▸ What this task involves:
The following data has a line with "cell / previous run / this run" and a line with "Timing Repair Buffer". Write out exactly those lines and all the lines between them.

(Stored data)
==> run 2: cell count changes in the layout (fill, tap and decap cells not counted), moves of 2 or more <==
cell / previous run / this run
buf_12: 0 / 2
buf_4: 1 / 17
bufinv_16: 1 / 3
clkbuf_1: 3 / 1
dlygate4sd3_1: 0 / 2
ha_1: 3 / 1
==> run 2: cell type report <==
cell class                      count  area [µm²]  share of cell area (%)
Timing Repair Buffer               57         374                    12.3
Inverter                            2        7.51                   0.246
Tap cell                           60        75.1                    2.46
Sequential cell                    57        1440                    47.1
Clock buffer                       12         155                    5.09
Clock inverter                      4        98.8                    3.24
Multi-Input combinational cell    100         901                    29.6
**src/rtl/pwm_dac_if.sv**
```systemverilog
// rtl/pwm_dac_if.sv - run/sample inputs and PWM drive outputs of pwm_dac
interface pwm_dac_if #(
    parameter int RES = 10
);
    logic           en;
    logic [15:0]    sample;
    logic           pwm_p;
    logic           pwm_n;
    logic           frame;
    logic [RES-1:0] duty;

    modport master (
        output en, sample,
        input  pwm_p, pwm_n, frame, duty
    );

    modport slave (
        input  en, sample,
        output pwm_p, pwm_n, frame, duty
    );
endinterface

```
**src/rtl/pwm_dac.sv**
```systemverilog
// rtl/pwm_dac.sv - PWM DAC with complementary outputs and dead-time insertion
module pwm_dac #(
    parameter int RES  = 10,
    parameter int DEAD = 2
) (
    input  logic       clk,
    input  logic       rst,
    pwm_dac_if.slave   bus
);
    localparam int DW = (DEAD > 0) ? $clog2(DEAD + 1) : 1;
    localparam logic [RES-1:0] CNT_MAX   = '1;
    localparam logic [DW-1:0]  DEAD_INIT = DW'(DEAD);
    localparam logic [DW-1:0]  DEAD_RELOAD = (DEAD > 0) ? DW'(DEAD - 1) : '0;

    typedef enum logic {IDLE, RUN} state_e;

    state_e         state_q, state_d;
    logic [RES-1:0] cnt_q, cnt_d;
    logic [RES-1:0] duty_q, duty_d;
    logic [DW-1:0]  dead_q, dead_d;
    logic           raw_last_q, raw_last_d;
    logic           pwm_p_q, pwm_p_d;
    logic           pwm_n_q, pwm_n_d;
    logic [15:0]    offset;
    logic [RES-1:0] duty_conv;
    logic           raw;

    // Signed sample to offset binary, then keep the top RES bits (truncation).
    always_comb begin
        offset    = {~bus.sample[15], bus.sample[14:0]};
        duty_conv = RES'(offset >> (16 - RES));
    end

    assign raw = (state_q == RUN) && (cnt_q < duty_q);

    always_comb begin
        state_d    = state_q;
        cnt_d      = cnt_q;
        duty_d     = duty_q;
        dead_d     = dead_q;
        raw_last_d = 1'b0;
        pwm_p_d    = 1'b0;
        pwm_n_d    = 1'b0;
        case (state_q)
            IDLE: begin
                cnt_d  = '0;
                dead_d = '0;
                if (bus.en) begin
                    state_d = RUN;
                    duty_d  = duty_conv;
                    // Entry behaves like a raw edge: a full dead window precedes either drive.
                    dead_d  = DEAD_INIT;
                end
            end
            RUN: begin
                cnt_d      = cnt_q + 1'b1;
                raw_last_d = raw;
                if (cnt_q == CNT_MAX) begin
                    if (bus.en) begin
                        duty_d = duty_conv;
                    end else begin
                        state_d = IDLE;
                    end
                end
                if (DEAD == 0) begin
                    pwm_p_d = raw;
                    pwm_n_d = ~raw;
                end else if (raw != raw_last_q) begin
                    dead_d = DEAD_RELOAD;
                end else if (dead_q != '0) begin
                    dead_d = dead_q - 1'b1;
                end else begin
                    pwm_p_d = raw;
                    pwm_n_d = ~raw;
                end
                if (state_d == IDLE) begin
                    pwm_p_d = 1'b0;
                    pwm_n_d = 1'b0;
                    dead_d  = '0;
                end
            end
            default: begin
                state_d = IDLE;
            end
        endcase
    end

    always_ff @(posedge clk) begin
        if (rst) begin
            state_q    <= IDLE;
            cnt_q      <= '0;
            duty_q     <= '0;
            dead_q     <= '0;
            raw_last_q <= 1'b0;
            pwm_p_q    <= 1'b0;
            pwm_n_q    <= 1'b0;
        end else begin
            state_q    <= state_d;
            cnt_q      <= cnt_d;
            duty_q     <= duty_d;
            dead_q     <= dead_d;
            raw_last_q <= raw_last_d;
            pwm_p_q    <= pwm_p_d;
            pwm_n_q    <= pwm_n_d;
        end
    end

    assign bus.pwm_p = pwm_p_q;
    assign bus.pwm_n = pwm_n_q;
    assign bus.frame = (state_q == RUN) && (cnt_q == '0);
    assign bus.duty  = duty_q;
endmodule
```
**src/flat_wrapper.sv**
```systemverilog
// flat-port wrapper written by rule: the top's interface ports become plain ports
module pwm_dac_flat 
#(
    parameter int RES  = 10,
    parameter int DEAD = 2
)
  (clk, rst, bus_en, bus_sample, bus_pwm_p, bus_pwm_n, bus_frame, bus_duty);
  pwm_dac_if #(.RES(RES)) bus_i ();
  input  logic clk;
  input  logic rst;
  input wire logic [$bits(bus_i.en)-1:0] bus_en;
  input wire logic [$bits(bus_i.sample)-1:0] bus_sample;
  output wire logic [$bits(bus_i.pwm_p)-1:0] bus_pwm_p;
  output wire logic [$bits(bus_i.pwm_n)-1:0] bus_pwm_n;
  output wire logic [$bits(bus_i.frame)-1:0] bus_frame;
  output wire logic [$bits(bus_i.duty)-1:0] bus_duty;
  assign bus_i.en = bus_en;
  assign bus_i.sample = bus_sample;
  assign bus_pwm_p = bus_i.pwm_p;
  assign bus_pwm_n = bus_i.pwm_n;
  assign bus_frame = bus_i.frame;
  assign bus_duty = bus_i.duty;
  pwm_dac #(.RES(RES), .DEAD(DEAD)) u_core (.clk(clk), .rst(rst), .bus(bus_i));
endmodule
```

▸ Exercise output:
cell / previous run / this run
buf_12: 0 / 2
buf_4: 1 / 17
bufinv_16: 1 / 3
clkbuf_1: 3 / 1
dlygate4sd3_1: 0 / 2
ha_1: 3 / 1
==> run 2: cell type report <==
cell class                      count  area [µm²]  share of cell area (%)
Timing Repair Buffer               57         374                    12.3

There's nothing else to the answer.